2.1) identifying the obstacle in the visual image by using a deep learning model trained in advance to obtain a minimum rectangular frame enveloping the obstacle;

2.2) the coordinates (x) of the radar point cloud are calculated according to the external parameter matrix and the internal parameter matrix of the radar camerari,yri) Conversion to pixel coordinates (u)ri,vri) The specific conversion relationship is as follows:

wherein z iscFor the actual depth of a spatial point to the camera plane, K represents the camera's internal reference matrixR and TRespectively representing a rotation matrix and a translation vector between the camera and the radar, and being capable of being calibrated in advance or directly measured and obtained, wherein H represents the height difference between the millimeter wave radar and the camera;

2.3) traversing the center pixel position (u) of the visually detected rectangular frameci,vci) Distance (u)ri,vri) The nearest point is an obstacle which is detected by the millimeter wave radar and the monocular camera together;

and step 3: filtering and fusing the measurement data of the two sensors by using an extended Kalman filtering algorithm;

3.1) prediction of state quantity: the fused state quantity is the coordinate and the speed x under a radar coordinate systemf(px,py,pz,vx,vy) According to the kalman filter equation, the predicted value of the state quantity and its uncertainty can be expressed as:

wherein, x'fIs xfF is a coefficient of variation of a state quantity of the linear system, P, P 'is a system uncertainty and a prediction of the uncertainty, respectively, and Q is a linear system x'f=FxfAdditional interference factors of (2);

3.2) millimeter wave radar measurement updating: the position and the speed of the obstacle measured by the millimeter wave radar are xr(xr,yr,vxr,vyr) According to the kalman filter equation, the update values of the state quantity and its uncertainty can be expressed as:

wherein, x'fr、P′rH represents the conversion relation between the state quantity and the millimeter wave radar measured value, R is the state quantity and the uncertainty after the millimeter wave radar measured data is updatedradarRepresenting uncertainty of the millimeter-wave radar measurements, which may be based on radarObtaining the delivery parameters;

3.3) monocular camera measurement update: the coordinate of the center pixel of the visually detected obstacle matched with the millimeter wave radar in the step 2 is xs(u, v), according to the kalman filter equation, the update values of the state quantity and its uncertainty can be expressed as:

Figure FDA0002584682670000023

wherein, f (x'f) Coordinate transformation relations representing the projection of state quantities onto a pixel coordinate system, using a pinhole camera model, whereby the coordinates are transformed into a non-linear mapping, HjJacobian matrix, R, representing pixel coordinates in a non-linear mapping relationship with respect to state quantitiescamRepresenting the uncertainty of the monocular camera measurement value as an identity matrix;

and 3.4) acquiring the measured values of the millimeter wave radar and the monocular camera according to the time sequence registered in the step 1, continuously updating the state quantity, and performing prediction once every updating, thereby acquiring more accurate obstacle position information.
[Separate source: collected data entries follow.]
Source: an optimization exercise on an open RTL-to-GDS flow (aim: small area, a short achievable clock period and few clock cycles). Production flows keep margins and buffers that such runs may drop. In this exercise RTL edits were held to simulation tests only and were not proved equivalent to the original.

<file path="design/flow/design.v">
module owc #(
    parameter [7:0] FAMILY_A = 8'h10,
    parameter [7:0] FAMILY_B = 8'h28
) (
    input             clk,
    input             rst,         
    input             cmd_valid,
    input      [15:0] cmd,
    output reg        rsp_valid,
    output reg [15:0] rsp,
    output reg        bus_req,
    output reg [1:0]  bus_op,      
    output reg        bus_wbit,
    input             bus_ack,
    input             bus_rbit
);
    localparam [2:0] C_OK = 3'd0, C_BUSEMPTY = 3'd1, C_ADDRCRC = 3'd2,
                     C_UNSUPPORTED = 3'd3, C_SPADCRC = 3'd4, C_NOMORE = 3'd5,
                     C_NODATA = 3'd6, C_ILLEGAL = 3'd7;
    localparam [1:0] PH_IDLE = 2'd0, PH_SEARCHING = 2'd1, PH_EXHAUSTED = 2'd2;
    localparam [1:0] OP_RESET = 2'd0, OP_READ = 2'd1, OP_WRITE = 2'd2;
    localparam [2:0] ST_RESET = 3'd0, ST_CMD = 3'd1, ST_ID = 3'd2,
                     ST_CMP = 3'd3, ST_DIR = 3'd4;
    localparam [7:0] SEARCH_CMD = 8'hF0;
    reg  [7:0]  crc_r;
    reg         ck, fd, ng;
    reg  [1:0]  phase;
    reg  [6:0]  lastd;
    reg  [63:0] rom;       
    reg  [71:0] bufr;      
    reg  [11:0] whole;
    reg  [6:0]  frac;
    reg  [3:0]  tlen;
    reg  [63:0] tstr;      
    reg         busy;
    reg  [2:0]  step;
    reg  [2:0]  cmd_bit;
    reg  [6:0]  k;
    reg  [6:0]  last_zero;
    reg  [63:0] work;
    reg         id_bit;
    function [7:0] crc8_byte;
        input [7:0] c_in;
        input [7:0] b;
        reg   [7:0] c;
        integer n;
        begin
            c = c_in ^ b;
            for (n = 0; n < 8; n = n + 1)
                c = c[0] ? ((c >> 1) ^ 8'h8C) : (c >> 1);
            crc8_byte = c;
        end
    endfunction
    reg [7:0] crc_rom;     
    reg [7:0] crc_buf;     
    integer j;
    always @* begin
        crc_rom = 8'h00;
        for (j = 0; j < 7; j = j + 1)
            crc_rom = crc8_byte(crc_rom, rom[8*j +: 8]);
        crc_buf = 8'h00;
        for (j = 0; j < 8; j = j + 1)
            crc_buf = crc8_byte(crc_buf, bufr[8*j +: 8]);
    end
    wire [15:0] raw    = bufr[15:0];
    wire        neg    = raw[15];
    wire [16:0] mag    = neg ? (17'h10000 - {1'b0, raw}) : {1'b0, raw};
    wire [17:0] scaled = mag * 6 + mag / 4;
    wire [17:0] whole_full = scaled / 100;
    wire [17:0] frac_full  = scaled % 100;
    wire [11:0] dec_whole  = whole_full[11:0];
    wire [6:0]  dec_frac   = frac_full[6:0];
    reg  [63:0] dec_str;
    reg  [3:0]  dec_len;
    reg  [3:0]  dig [0:3];         
    integer nd, p, q;
    always @* begin
        dig[0] = (dec_whole / 1000) % 10;
        dig[1] = (dec_whole / 100) % 10;
        dig[2] = (dec_whole / 10) % 10;
        dig[3] = dec_whole % 10;
        if (dec_whole >= 1000)     nd = 4;
        else if (dec_whole >= 100) nd = 3;
        else if (dec_whole >= 10)  nd = 2;
        else                       nd = 1;
        dec_str = 64'd0;
        p = 0;
        if (neg) begin
            dec_str[8*p +: 8] = 8'h2D;
            p = p + 1;
        end
        for (q = 0; q < 4; q = q + 1) begin
            if (q >= 4 - nd) begin
                dec_str[8*p +: 8] = 8'h30 + {4'd0, dig[q]};
                p = p + 1;
            end
        end
        dec_str[8*p +: 8] = 8'h2E;
        p = p + 1;
        dec_str[8*p +: 8] = 8'h30 + {1'b0, dec_frac / 10};
        p = p + 1;
        dec_str[8*p +: 8] = 8'h30 + {1'b0, dec_frac % 10};
        p = p + 1;
        dec_len = p[3:0];
    end
    wire [3:0] opc = cmd[15:12];
    wire [3:0] fa  = cmd[11:8];
    wire [7:0] fd8 = cmd[7:0];
    reg addr_mapped;
    always @* begin
        addr_mapped = (fd8 <= 8'h07) ||
                      (fd8 >= 8'h10 && fd8 <= 8'h17) ||
                      (fd8 >= 8'h20 && fd8 <= 8'h28) ||
                      (fd8 >= 8'h30 && fd8 <= 8'h37);
    end
    reg legal;
    always @* begin
        case (opc)
            4'h0, 4'h1, 4'h3, 4'h4, 4'h5, 4'h6: legal = (fa == 4'd0) && (fd8 == 8'd0);
            4'h2, 4'h7:                         legal = (fa == 4'd0);
            4'h8:                               legal = (fa <= 4'd8);
            4'h9:                               legal = (fa == 4'd0) && addr_mapped;
            default:                            legal = 1'b0;
        endcase
    end
    reg [7:0] rd_data;
    always @* begin
        rd_data = 8'h00;
        if (fd8 == 8'h00)                    rd_data = crc_r;
        else if (fd8 == 8'h01)               rd_data = {5'd0, ng, fd, ck};
        else if (fd8 == 8'h02)               rd_data = {6'd0, phase};
        else if (fd8 == 8'h03)               rd_data = {1'b0, lastd};
        else if (fd8 == 8'h04)               rd_data = whole[7:0];
        else if (fd8 == 8'h05)               rd_data = {4'd0, whole[11:8]};
        else if (fd8 == 8'h06)               rd_data = {1'b0, frac};
        else if (fd8 == 8'h07)               rd_data = {4'd0, tlen};
        else if (fd8[7:4] == 4'h1 && !fd8[3]) rd_data = rom[8*fd8[2:0] +: 8];
        else if (fd8[7:4] == 4'h2)           rd_data = bufr[8*fd8[3:0] +: 8];
        else if (fd8[7:4] == 4'h3 && !fd8[3]) rd_data = tstr[8*fd8[2:0] +: 8];
    end
    reg       dir;
    reg       disc;
    always @* begin
        disc = !id_bit && !bus_rbit;
        if (!disc)
            dir = id_bit;
        else if (k < lastd)
            dir = rom[k - 7'd1];
        else if (k == lastd)
            dir = 1'b1;
        else
            dir = 1'b0;
    end
    always @(posedge clk) begin
        if (rst) begin
            crc_r     <= 8'h00;
            ck        <= 1'b0;
            fd        <= 1'b0;
            ng        <= 1'b0;
            phase     <= PH_IDLE;
            lastd     <= 7'd0;
            rom       <= 64'd0;
            bufr      <= 72'd0;
            whole     <= 12'd0;
            frac      <= 7'd0;
            tlen      <= 4'd0;
            tstr      <= 64'd0;
            busy      <= 1'b0;
            step      <= ST_RESET;
            cmd_bit   <= 3'd0;
            k         <= 7'd0;
            last_zero <= 7'd0;
            work      <= 64'd0;
            id_bit    <= 1'b0;
            rsp_valid <= 1'b0;
            rsp       <= 16'h0000;
            bus_req   <= 1'b0;
            bus_op    <= OP_RESET;
            bus_wbit  <= 1'b0;
        end else begin
            rsp_valid <= 1'b0;
            if (busy) begin
                if (bus_req && bus_ack) begin
                    case (step)
                        ST_RESET: begin
                            if (!bus_rbit) begin
                                phase     <= PH_EXHAUSTED;
                                lastd     <= 7'd0;
                                fd        <= 1'b0;
                                busy      <= 1'b0;
                                bus_req   <= 1'b0;
                                rsp_valid <= 1'b1;
                                rsp       <= {5'd0, C_BUSEMPTY, 8'h00};
                            end else begin
                                step     <= ST_CMD;
                                cmd_bit  <= 3'd0;
                                bus_op   <= OP_WRITE;
                                bus_wbit <= SEARCH_CMD[0];
                            end
                        end
                        ST_CMD: begin
                            if (cmd_bit == 3'd7) begin
                                step      <= ST_ID;
                                k         <= 7'd1;
                                last_zero <= 7'd0;
                                work      <= 64'd0;
                                bus_op    <= OP_READ;
                            end else begin
                                cmd_bit  <= cmd_bit + 3'd1;
                                bus_wbit <= SEARCH_CMD[cmd_bit + 3'd1];
                            end
                        end
                        ST_ID: begin
                            id_bit <= bus_rbit;
                            step   <= ST_CMP;
                        end
                        ST_CMP: begin
                            if (id_bit && bus_rbit) begin
                                phase     <= PH_EXHAUSTED;
                                lastd     <= 7'd0;
                                fd        <= 1'b0;
                                busy      <= 1'b0;
                                bus_req   <= 1'b0;
                                rsp_valid <= 1'b1;
                                rsp       <= {5'd0, C_BUSEMPTY, 8'h00};
                            end else begin
                                work[k - 7'd1] <= dir;
                                if (disc && !dir)
                                    last_zero <= k;
                                step     <= ST_DIR;
                                bus_op   <= OP_WRITE;
                                bus_wbit <= dir;
                            end
                        end
                        ST_DIR: begin
                            if (k == 7'd64) begin
                                rom       <= work;
                                lastd     <= last_zero;
                                phase     <= (last_zero == 7'd0) ? PH_EXHAUSTED : PH_SEARCHING;
                                fd        <= 1'b1;
                                busy      <= 1'b0;
                                bus_req   <= 1'b0;
                                rsp_valid <= 1'b1;
                                rsp       <= {5'd0, C_OK, work[7:0]};
                            end else begin
                                k      <= k + 7'd1;
                                step   <= ST_ID;
                                bus_op <= OP_READ;
                            end
                        end
                        default: ;
                    endcase
                end
            end else if (cmd_valid) begin
                rsp_valid <= 1'b1;
                if (!legal) begin
                    rsp <= {5'd0, C_ILLEGAL, 8'h00};
                end else begin
                    case (opc)
                        4'h0: rsp <= {5'd0, C_OK, 8'h00};                    
                        4'h1: begin                                          
                            crc_r <= 8'h00;
                            rsp   <= {5'd0, C_OK, 8'h00};
                        end
                        4'h2: begin                                          
                            crc_r <= crc8_byte(crc_r, fd8);
                            rsp   <= {5'd0, C_OK, crc8_byte(crc_r, fd8)};
                        end
                        4'h3: begin                                          
                            if (!fd) begin
                                ck  <= 1'b0;
                                rsp <= {5'd0, C_NODATA, 8'h00};
                            end else if (crc_rom == rom[63:56]) begin
                                ck  <= 1'b1;
                                rsp <= {5'd0, C_OK, crc_rom};
                            end else begin
                                ck  <= 1'b0;
                                rsp <= {5'd0, C_ADDRCRC, crc_rom};
                            end
                        end
                        4'h4: begin                                          
                            if (crc_buf == bufr[71:64]) begin
                                ck  <= 1'b1;
                                rsp <= {5'd0, C_OK, crc_buf};
                            end else begin
                                ck  <= 1'b0;
                                rsp <= {5'd0, C_SPADCRC, crc_buf};
                            end
                        end
                        4'h5: begin                                          
                            phase <= PH_IDLE;
                            lastd <= 7'd0;
                            fd    <= 1'b0;
                            rsp   <= {5'd0, C_OK, 8'h00};
                        end
                        4'h6: begin                                          
                            if (phase == PH_EXHAUSTED) begin
                                fd  <= 1'b0;
                                rsp <= {5'd0, C_NOMORE, 8'h00};
                            end else begin
                                rsp_valid <= 1'b0;
                                busy      <= 1'b1;
                                step      <= ST_RESET;
                                bus_req   <= 1'b1;
                                bus_op    <= OP_RESET;
                                bus_wbit  <= 1'b0;
                            end
                        end
                        4'h7: begin                                          
                            if (fd8 != FAMILY_A && fd8 != FAMILY_B) begin
                                ck    <= 1'b0;
                                ng    <= 1'b0;
                                whole <= 12'd0;
                                frac  <= 7'd0;
                                tlen  <= 4'd0;
                                tstr  <= 64'd0;
                                rsp   <= {5'd0, C_UNSUPPORTED, fd8};
                            end else if (crc_buf != bufr[71:64]) begin
                                ck    <= 1'b0;
                                ng    <= 1'b0;
                                whole <= 12'd0;
                                frac  <= 7'd0;
                                tlen  <= 4'd0;
                                tstr  <= 64'd0;
                                rsp   <= {5'd0, C_SPADCRC, crc_buf};
                            end else begin
                                ck    <= 1'b1;
                                ng    <= neg;
                                whole <= dec_whole;
                                frac  <= dec_frac;
                                tlen  <= dec_len;
                                tstr  <= dec_str;
                                rsp   <= {5'd0, C_OK, 4'd0, dec_len};
                            end
                        end
                        4'h8: begin                                          
                            bufr[8*fa +: 8] <= fd8;
                            rsp <= {5'd0, C_OK, fd8};
                        end
                        4'h9: rsp <= {5'd0, C_OK, rd_data};                  
                        default: rsp <= {5'd0, C_ILLEGAL, 8'h00};
                    endcase
                end
            end
        end
    end
endmodule
</file>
2. The obstacle recognition and positioning method based on the fusion of the monocular camera and the millimeter wave radar as recited in claim 1, wherein K in step 2.2 can be obtained by calibration through matlab or OpenCV Zhang-Sungyou method.

Technical Field

The invention relates to the technical field of multi-sensor fusion, in particular to a method for identifying and positioning an obstacle based on fusion of a monocular camera and a millimeter wave radar.

Background

With the development of intelligent robots such as unmanned driving, unmanned aerial vehicles and the like, the environment perception technology makes great progress. At present, a mature target identification and positioning method is to process images by using a deep learning algorithm, including RCNN, YOLO, SSD and other series, and the deep learning algorithm can realize high-accuracy identification of obstacles, and even obtain accurate object contour boundaries. However, the perception capability of a single vision sensor is limited and is easily interfered by the environment, so that the perception capability of the robot can be really improved by fusing other sensors with the vision sensor.

The millimeter wave radar is an active sensor that determines the distance to an object by emitting millimeter waves. The obstacle depth information acquired by the millimeter wave radar has the advantages of high precision, wide measurement range, good reliability, strong environmental robustness, reasonable cost and the like. The monocular camera and the millimeter wave radar are fused, so that the contour information of the obstacle can be obtained, the accurate three-dimensional coordinate can be obtained, and the problems that the monocular camera cannot obtain the accurate depth information and the point cloud of the millimeter wave radar is too sparse and is interfered by noise points are solved.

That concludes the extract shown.